Back in Australia, in January 1936 Bankin attempted to ride through the Northern Territory on his Triumph motorcycle. He had left Melbourne on 22 December 1935, and on 9 January 1936 set out from Alice Springs for Uluru, via Mount Conner. During the journey he was overcome by thirst and later found dead in the desert, ten miles from Lyndavale Station. Prior to entering the desert, Bankin had been repeatedly warned that his trip was suicidal to attempt without camels. However Bankin ignored them. It's believed that he mistook Mount Conner for Uluru and travelled in the wrong direction before he stopped. His bike had become stuck in the sand and his body was found laying nearby. He was found four miles from a watering hole which is presumed could have saved his life had he known it was there.

He was 32 years old at the time of his death and had been employed by Glenroy state school, where he had worked since 1934. He was due to return to work at the end of January

Bankin was buried where he died.
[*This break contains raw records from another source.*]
==> src/rtl/key_debounce_if.sv <==
// Key signal bundle: raw mechanical key in, debounced level and long-press pulse out.
interface key_debounce_if;
    logic key_raw;
    logic key_out;
    logic long_press;

    modport master (
        output key_raw,
        input  key_out,
        input  long_press
    );

    modport slave (
        input  key_raw,
        output key_out,
        output long_press
    );
endinterface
A monument to Bankin was erected in Tarcombe, Victoria in August 1936. A scholarship was founded in his honour in September that year.

Bankin also contributed articles to Walkabout magazine where he described his motorcycle trips across Australia. The first, 'Across Australia by Motor Cycle', was published in August 1935, while the second, 'Innamincka – Impressions of a motor-cycle trip to this lonely station in the north-east of South Australia', was published in February 1936. The first was later republished in The School Magazine with a short biography explaining the tragedy of his death.

His life was the subject of Ellis Matthewman Bankin: Outback motorcyclist who perished: a biography (1997) by Richard N. Duckworth. His research on Bankin is held by the State Library Victoria. Additionally Library & Archives NT holds the Richard Duckworth Collection contianing photographs documenting Duckworth's visits to Bankin's grave, and the Ellis Matthewman Bankin Collection 1903–1936 containing extracts from Bankin's diaries.